Altri meccanismi d'azione proposti includono:

* Inibizione della PCSK9, che porta a un aumento dei recettori per le LDL e a una conseguente riduzione del colesterolo LDL circolante [DrugBank].

* Modulazione del microbiota intestinale, favorendo la crescita di batteri benefici [PubMed].

* Effetti anti-infiammatori e antiossidanti [StatPearls].


EVIDENZE CLINICHE E IMPIEGHI
Le principali aree di studio clinico per la Berberina sono:

1. Metabolismo del Glucosio (Diabete di Tipo 2): Diverse meta-analisi e studi clinici indicano che la Berberina può migliorare il controllo glicemico, riducendo l'emoglobina glicata (HbA1c), la glicemia a digiuno e post-prandiale con un'efficacia paragonabile, in alcuni studi, a quella della metformina [Cochrane, PubMed].

2. Dislipidemia: La Berberina ha dimostrato di ridurre i livelli di colesterolo totale, colesterolo LDL e trigliceridi, e di aumentare lievemente il colesterolo HDL [MSD Manuals, PubMed].
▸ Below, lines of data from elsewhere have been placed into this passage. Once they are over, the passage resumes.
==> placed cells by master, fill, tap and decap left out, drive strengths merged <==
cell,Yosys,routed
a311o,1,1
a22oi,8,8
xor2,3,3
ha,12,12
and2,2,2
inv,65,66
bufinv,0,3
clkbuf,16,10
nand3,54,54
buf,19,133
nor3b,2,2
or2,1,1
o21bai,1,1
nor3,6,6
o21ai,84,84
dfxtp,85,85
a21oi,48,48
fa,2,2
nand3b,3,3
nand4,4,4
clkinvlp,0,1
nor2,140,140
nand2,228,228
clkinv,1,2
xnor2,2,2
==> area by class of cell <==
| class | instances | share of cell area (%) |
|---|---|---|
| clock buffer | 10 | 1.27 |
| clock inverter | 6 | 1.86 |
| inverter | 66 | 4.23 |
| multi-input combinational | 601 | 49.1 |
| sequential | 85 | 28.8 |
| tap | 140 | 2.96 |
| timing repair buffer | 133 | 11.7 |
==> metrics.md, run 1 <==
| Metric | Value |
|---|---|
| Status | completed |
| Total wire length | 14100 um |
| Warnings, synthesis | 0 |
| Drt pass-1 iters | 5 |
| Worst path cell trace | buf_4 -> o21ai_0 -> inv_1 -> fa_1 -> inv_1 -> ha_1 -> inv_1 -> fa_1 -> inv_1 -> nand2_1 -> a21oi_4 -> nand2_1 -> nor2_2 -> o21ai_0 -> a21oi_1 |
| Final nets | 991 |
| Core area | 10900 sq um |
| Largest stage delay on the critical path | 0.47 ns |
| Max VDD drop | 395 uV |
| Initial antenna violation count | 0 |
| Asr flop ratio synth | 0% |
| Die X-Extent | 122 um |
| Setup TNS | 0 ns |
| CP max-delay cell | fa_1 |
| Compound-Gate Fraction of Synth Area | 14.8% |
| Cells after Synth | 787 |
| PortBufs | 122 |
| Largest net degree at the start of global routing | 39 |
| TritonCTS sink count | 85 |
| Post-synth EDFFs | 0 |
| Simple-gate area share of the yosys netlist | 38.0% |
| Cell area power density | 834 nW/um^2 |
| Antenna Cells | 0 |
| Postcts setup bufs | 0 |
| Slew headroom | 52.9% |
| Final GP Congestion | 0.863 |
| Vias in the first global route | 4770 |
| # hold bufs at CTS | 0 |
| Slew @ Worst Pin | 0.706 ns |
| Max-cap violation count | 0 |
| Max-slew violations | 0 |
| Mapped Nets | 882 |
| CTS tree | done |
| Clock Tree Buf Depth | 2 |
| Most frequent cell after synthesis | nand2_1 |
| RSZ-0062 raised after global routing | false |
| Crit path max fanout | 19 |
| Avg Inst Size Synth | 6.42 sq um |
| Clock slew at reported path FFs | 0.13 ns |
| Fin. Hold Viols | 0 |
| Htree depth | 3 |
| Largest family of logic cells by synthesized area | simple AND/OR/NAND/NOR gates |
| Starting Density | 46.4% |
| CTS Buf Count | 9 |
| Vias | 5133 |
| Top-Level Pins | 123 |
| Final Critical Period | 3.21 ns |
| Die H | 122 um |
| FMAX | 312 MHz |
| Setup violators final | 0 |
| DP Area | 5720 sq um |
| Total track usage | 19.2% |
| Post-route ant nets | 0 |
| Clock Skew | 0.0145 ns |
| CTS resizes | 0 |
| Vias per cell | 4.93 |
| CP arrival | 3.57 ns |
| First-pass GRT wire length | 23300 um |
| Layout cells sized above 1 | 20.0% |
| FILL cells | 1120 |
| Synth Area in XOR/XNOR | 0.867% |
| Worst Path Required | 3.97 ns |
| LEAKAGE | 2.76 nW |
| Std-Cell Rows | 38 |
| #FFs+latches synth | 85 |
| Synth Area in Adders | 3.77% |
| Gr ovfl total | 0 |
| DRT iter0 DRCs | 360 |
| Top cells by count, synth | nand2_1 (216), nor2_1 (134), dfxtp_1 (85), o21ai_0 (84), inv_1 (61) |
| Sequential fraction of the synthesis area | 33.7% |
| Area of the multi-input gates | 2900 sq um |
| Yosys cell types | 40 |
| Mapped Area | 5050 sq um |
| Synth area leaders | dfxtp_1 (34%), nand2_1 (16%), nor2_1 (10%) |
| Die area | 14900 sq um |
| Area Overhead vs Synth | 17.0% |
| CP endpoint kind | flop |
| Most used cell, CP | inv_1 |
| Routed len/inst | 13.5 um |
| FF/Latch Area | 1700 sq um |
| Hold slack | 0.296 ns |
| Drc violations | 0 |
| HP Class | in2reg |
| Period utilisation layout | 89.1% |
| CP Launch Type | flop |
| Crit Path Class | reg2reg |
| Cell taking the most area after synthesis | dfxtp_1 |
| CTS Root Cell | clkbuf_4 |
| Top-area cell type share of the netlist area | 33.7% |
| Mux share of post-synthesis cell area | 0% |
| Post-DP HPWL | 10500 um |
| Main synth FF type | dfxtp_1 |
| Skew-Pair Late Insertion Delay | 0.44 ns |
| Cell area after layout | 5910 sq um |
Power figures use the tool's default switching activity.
[src/rtl/ca_pkg.sv]
// Shared widths, defaults and the register-write payload used by the write arbiter.
package ca_pkg;

    localparam int unsigned REG_ADDR_W           = 5;
    localparam int unsigned DATA_W               = 32;
    localparam int unsigned STARVE_LIMIT_DEFAULT = 4;
    localparam int unsigned FIFO_DEPTH_DEFAULT   = 2;

    // One register-file write: destination plus data.
    typedef struct packed {
        logic [REG_ADDR_W-1:0] regAddr;
        logic [DATA_W-1:0]     data;
    } wrReq_t;

    // Register 0 is hardwired to zero, so writes to it are suppressed.
    function automatic logic writesReg(input logic [REG_ADDR_W-1:0] addr);
        return addr != '0;
    endfunction

endpackage

[src/rtl/md_req_fifo.sv]
// Small circular buffer holding mult/div write requests until they win the write port.
module md_req_fifo
    import ca_pkg::*;
#(
    parameter int unsigned DEPTH = FIFO_DEPTH_DEFAULT
) (
    input  logic   clk,
    input  logic   rst,
    input  logic   push,
    input  wrReq_t pushReq,
    input  logic   pop,
    output wrReq_t headReq,
    output logic   full,
    output logic   empty
);

    localparam int unsigned PTR_W = (DEPTH > 1) ? $clog2(DEPTH) : 1;
    localparam int unsigned CNT_W = $clog2(DEPTH + 1);

    wrReq_t           mem [DEPTH];
    logic [PTR_W-1:0] rdPtr;
    logic [PTR_W-1:0] wrPtr;
    logic [CNT_W-1:0] count;
    logic             doPush;
    logic             doPop;

    // Pointers wrap at DEPTH so non-power-of-two depths work too.
    function automatic logic [PTR_W-1:0] nextPtr(input logic [PTR_W-1:0] ptr);
        return (ptr == PTR_W'(DEPTH - 1)) ? '0 : ptr + PTR_W'(1);
    endfunction

    assign empty   = (count == '0);
    assign full    = (count == CNT_W'(DEPTH));
    assign doPop   = pop && !empty;
    // A pop frees the slot in the same cycle, so a full buffer may still take a push.
    assign doPush  = push && (!full || doPop);
    assign headReq = mem[rdPtr];

    // Payload storage; contents are don't-care until written.
    always_ff @(posedge clk) begin
        if (doPush) begin
            mem[wrPtr] <= pushReq;
        end
    end

    // Pointer and occupancy tracking.
    always_ff @(posedge clk) begin
        if (rst) begin
            rdPtr <= '0;
            wrPtr <= '0;
            count <= '0;
        end else begin
            if (doPush) begin
                wrPtr <= nextPtr(wrPtr);
            end
            if (doPop) begin
                rdPtr <= nextPtr(rdPtr);
            end
            if (doPush && !doPop) begin
                count <= count + CNT_W'(1);
            end else if (doPop && !doPush) begin
                count <= count - CNT_W'(1);
            end
        end
    end

endmodule

[src/rtl/regfile_write_arbiter.sv]
// Shares the single register-file write port between the WB stage and the mult/div unit.
module regfile_write_arbiter
    import ca_pkg::*;
#(
    parameter int unsigned STARVE_LIMIT = STARVE_LIMIT_DEFAULT,
    parameter int unsigned FIFO_DEPTH   = FIFO_DEPTH_DEFAULT
) (
    input  logic                  clk,
    input  logic                  rst,
    input  logic                  wb_valid,
    input  logic [REG_ADDR_W-1:0] wb_reg,
    input  logic [DATA_W-1:0]     wb_data,
    input  logic                  md_valid,
    output logic                  md_ready,
    input  logic [REG_ADDR_W-1:0] md_reg,
    input  logic [DATA_W-1:0]     md_data,
    output logic                  pipe_stall,
    output logic                  RegWrite,
    output logic [REG_ADDR_W-1:0] WriteRegister,
    output logic [DATA_W-1:0]     WriteData
);

    localparam int unsigned STARVE_W = (STARVE_LIMIT > 0) ? $clog2(STARVE_LIMIT + 1) : 1;

    wrReq_t              mdReq;
    wrReq_t              headReq;
    wrReq_t              grantReq;
    logic                fifoFull;
    logic                fifoEmpty;
    logic                mdPush;
    logic                grantMd;
    logic                grantWb;
    logic [STARVE_W-1:0] starveCnt;

    assign md_ready      = !fifoFull && !rst;
    assign mdPush        = md_valid && md_ready;
    assign pipe_stall    = (starveCnt == STARVE_W'(STARVE_LIMIT));
    assign mdReq.regAddr = md_reg;
    assign mdReq.data    = md_data;

    md_req_fifo #(
        .DEPTH(FIFO_DEPTH)
    ) u_mdFifo (
        .clk    (clk),
        .rst    (rst),
        .push   (mdPush),
        .pushReq(mdReq),
        .pop    (grantMd),
        .headReq(headReq),
        .full   (fifoFull),
        .empty  (fifoEmpty)
    );

    // Grant: WB wins unless the MD head has starved long enough to stall the pipe.
    always_comb begin
        grantMd  = 1'b0;
        grantWb  = 1'b0;
        grantReq = '0;
        if (!fifoEmpty && (!wb_valid || pipe_stall)) begin
            grantMd  = 1'b1;
            grantReq = headReq;
        end else if (wb_valid && !pipe_stall) begin
            grantWb          = 1'b1;
            grantReq.regAddr = wb_reg;
            grantReq.data    = wb_data;
        end
    end

    // Counts cycles the MD head has waited; saturates at the stall threshold.
    always_ff @(posedge clk) begin
        if (rst) begin
            starveCnt <= '0;
        end else if (fifoEmpty || grantMd) begin
            starveCnt <= '0;
        end else if (!pipe_stall) begin
            starveCnt <= starveCnt + STARVE_W'(1);
        end
    end

    // Register the granted write; address/data hold when nothing is granted.
    always_ff @(posedge clk) begin
        if (rst) begin
            RegWrite      <= 1'b0;
            WriteRegister <= '0;
            WriteData     <= '0;
        end else begin
            RegWrite <= (grantMd || grantWb) && writesReg(grantReq.regAddr);
            if (grantMd || grantWb) begin
                WriteRegister <= grantReq.regAddr;
                WriteData     <= grantReq.data;
            end
        end
    end

endmodule

[config.mk]
export PLATFORM = sky130hd
export DESIGN_NAME = regfile_write_arbiter
export DESIGN_NICKNAME = d
export VERILOG_FILES = /design/src/rtl/ca_pkg.sv /design/src/rtl/md_req_fifo.sv /design/src/rtl/regfile_write_arbiter.sv
export SDC_FILE = /design/constraint.sdc
export NUM_CORES = 1
export LEC_CHECK = 0
export BUFFER_PORTS_ARGS = -buffer_cell sky130_fd_sc_hd__buf_2
export CORE_MARGIN = 3
export CORE_UTILIZATION = 35
export DETAILED_ROUTE_END_ITERATION = 16
export MAX_ROUTING_LAYER = met4
export PLACE_DENSITY_LB_ADDON = 0.08
export SLEW_MARGIN = 20
export SYNTH_ARGS = -nofsm -noshare
export SYNTH_HDL_FRONTEND = slang
export SYNTH_HIERARCHICAL = 1
export SYNTH_SLANG_ARGS = --single-unit
[constraint.sdc]
create_clock -name clk -period 5.3 [get_ports clk]
set_clock_uncertainty 0.05 [all_clocks]
set_input_delay 0.53 -clock clk [delete_from_list [all_inputs] [get_ports clk]]
set_output_delay 0.53 -clock clk [all_outputs]
set_load 0.03 [all_outputs]
### Yosys cells after proc, flatten, opt, wreduce, memory -nomap -nowiden

Memory sizes are Yosys's and may differ from the RTL's. A register that Yosys moved wholly into a read port is not among the register bits.
Cells that the tools add are included.

| cells by class | value |
|---|---|
| mux-type cells | 13 |
| reduce and logical (&&, ||, !) cells | 24 |
| add/sub/neg operators | 5 |
| equal/unequal tests | 2 |

Operator list:

| cell | number |
|---|---|
| $mux 37 | 2 |
| $logic_and 1x1->1 | 9 |
| $mux 1 | 9 |
| $logic_not 1->1 | 7 |
| $reduce_bool 5->1 | 1 |
| $logic_or 1x1->1 | 4 |
| $mux 2 | 2 |
| $add 3x1->3 const B | 1 |
| $eq 3x3->1 const B | 1 |
| $add 1x1->1 const B | 2 |
| $add 2x1->2 const B | 1 |
| $eq 2x2->1 const B | 1 |
| $logic_not 2->1 | 1 |
| $reduce_bool 2->1 | 1 |
| $reduce_or 2->1 | 1 |
| $sub 2x1->2 const B | 1 |

| word-level totals | value |
|---|---|
| output and inout bits | 40 |
| word-level logic and storage cells | 52 |
| flip-flop bits (word level) | 45 |
| memory bits (writable) | 74 |
| memories kept | 1 |

Memory list:

| name | depth | width | rd ports | clocked after memory_dff | write ports | line | RTL |
|---|---|---|---|---|---|---|---|
| u_mdFifo.mem | 2 | 37 | 1 | 1 | 1 | md_req_fifo.sv:20 | `wrReq_t mem [DEPTH];` |

### Depth between registers and ports, before layout

Gate-level depths: netlist of run 1.

| logic depth | value |
|---|---|
| word-level depth | 11 |
| mapped depth | 12 |
| gate-level depth less buffers | 10 |

### By module

Netlist of run 1, hierarchy kept.

By module, submodules not included:

| module | instances | area each (um2) | cells each |
|---|---|---|---|
| md_req_fifo | 1 | 2899.0 | 140 |
| regfile_write_arbiter | 1 | 1916.8 | 192 |

### Worst setup path before layout of run 1

Ideal clock, no wire load.

| timing path | value |
|---|---|
| path kind | input-to-reg |
| start point | input port rst |
| end point | memory u_mdFifo/mem[0][0] (netlist name), enable pin |
| path slack | 1625 ps |
| required time | 4814 ps |
| data arrival time | 3190 ps |
| stages on the path | 5 |
| path through | clkbuf_1 -> nor2_1 -> and2_1 -> a21boi_2 -> nor2b_1 |

| between the ends | value |
|---|---|
| word-level cells in the longest chain between the ends | 6 |

RTL lines:

| item | line | RTL |
|---|---|---|
| start, declared | regfile_write_arbiter.sv:9 | `input logic rst,` |
| $logic_not 1->1 | regfile_write_arbiter.sv:35 | `assign md_ready = !fifoFull && !rst;` |
| $logic_and 1x1->1 | regfile_write_arbiter.sv:35 |  |
| net md_ready | regfile_write_arbiter.sv:14 | `output logic md_ready,` |
| $logic_and 1x1->1 | regfile_write_arbiter.sv:36 | `assign mdPush = md_valid && md_ready;` |
| net mdPush | regfile_write_arbiter.sv:30 | `logic mdPush;` |
| $logic_and 1x1->1 | md_req_fifo.sv:36 | `assign doPush = push && (!full \|\| doPop);` |
| $mux 1 | md_req_fifo.sv:41 | `if (doPush) begin` |
| $mux 1 (not written as such) | md_req_fifo.sv:42 | `mem[wrPtr] <= pushReq;` |
| end, declared | md_req_fifo.sv:20 |  |

The timed path passes the listed nets, and every way through them passes these cells.

### Worst setup path after layout of run 1

| timing path | value |
|---|---|
| start point | register starveCnt[0] |
| end point | memory u_mdFifo/mem[1][22] (netlist name), enable pin |

| between the ends | value |
|---|---|
| word-level cells in the longest chain between the ends | 9 |

RTL lines:

| item | line | RTL |
|---|---|---|
| start, declared | regfile_write_arbiter.sv:33 | `logic [STARVE_W-1:0] starveCnt;` |
| start signal, assigned | regfile_write_arbiter.sv:76 | `starveCnt <= starveCnt + STARVE_W'(1);` |
| $eq 3x3->1 | regfile_write_arbiter.sv:37 | `assign pipe_stall = (starveCnt == STARVE_W'(STARVE_LIMIT));` |
| $logic_or 1x1->1 | regfile_write_arbiter.sv:59 | `if (!fifoEmpty && (!wb_valid \|\| pipe_stall)) begin` |
| $logic_and 1x1->1 | regfile_write_arbiter.sv:59 |  |
| $mux 1 | regfile_write_arbiter.sv:59 |  |
| net grantMd | regfile_write_arbiter.sv:31 | `logic grantMd;` |
| $logic_and 1x1->1 | md_req_fifo.sv:34 | `assign doPop = pop && !empty;` |
| $logic_or 1x1->1 | md_req_fifo.sv:36 |  |
| $logic_and 1x1->1 | md_req_fifo.sv:36 |  |
| $mux 1 | md_req_fifo.sv:41 |  |
| $mux 1 (not written as such) | md_req_fifo.sv:42 |  |

The timed path passes the listed nets, and every way through them passes these cells.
3. Altri impieghi in studio: Sindrome dell'ovaio policistico (PCOS), steatosi epatica non alcolica (NAFLD) e supporto nella gestione del peso corporeo, sebbene con evidenze ancora in fase di consolidamento [StatPearls].


POSOLOGIA UTILIZZATA NEGLI STUDI
La posologia più comunemente utilizzata negli studi clinici per le indicazioni metaboliche è di 500 mg, da due a tre volte al giorno, assunti preferibilmente poco prima o durante i pasti per migliorare la tollerabilità gastrointestinale [PubMed].


SICUREZZA

* Effetti Avversi: Gli effetti collaterali più comuni sono di natura gastrointestinale e includono diarrea, stipsi, flatulenza e dolore addominale [MSD Manuals].

* Interazioni Farmacologiche: La Berberina è un inibitore di alcuni enzimi del citocromo P450 (in particolare CYP3A4, CYP2D6 e CYP2C9). Può quindi aumentare la concentrazione plasmatica di farmaci metabolizzati da questi enzimi, come ciclosporina, alcuni statinici, anticoagulanti e antiaritmici. È richiesta cautela nella co-somministrazione [DrugBank, MedlinePlus].

* Controindicazioni: È controindicata in gravidanza (può stimolare le contrazioni uterine) e durante l'allattamento. È inoltre controindicata nei neonati, poiché può spiazzare la bilirubina dall'albumina, aumentando il rischio di ittero e kernicterus [MedlinePlus, StatPearls].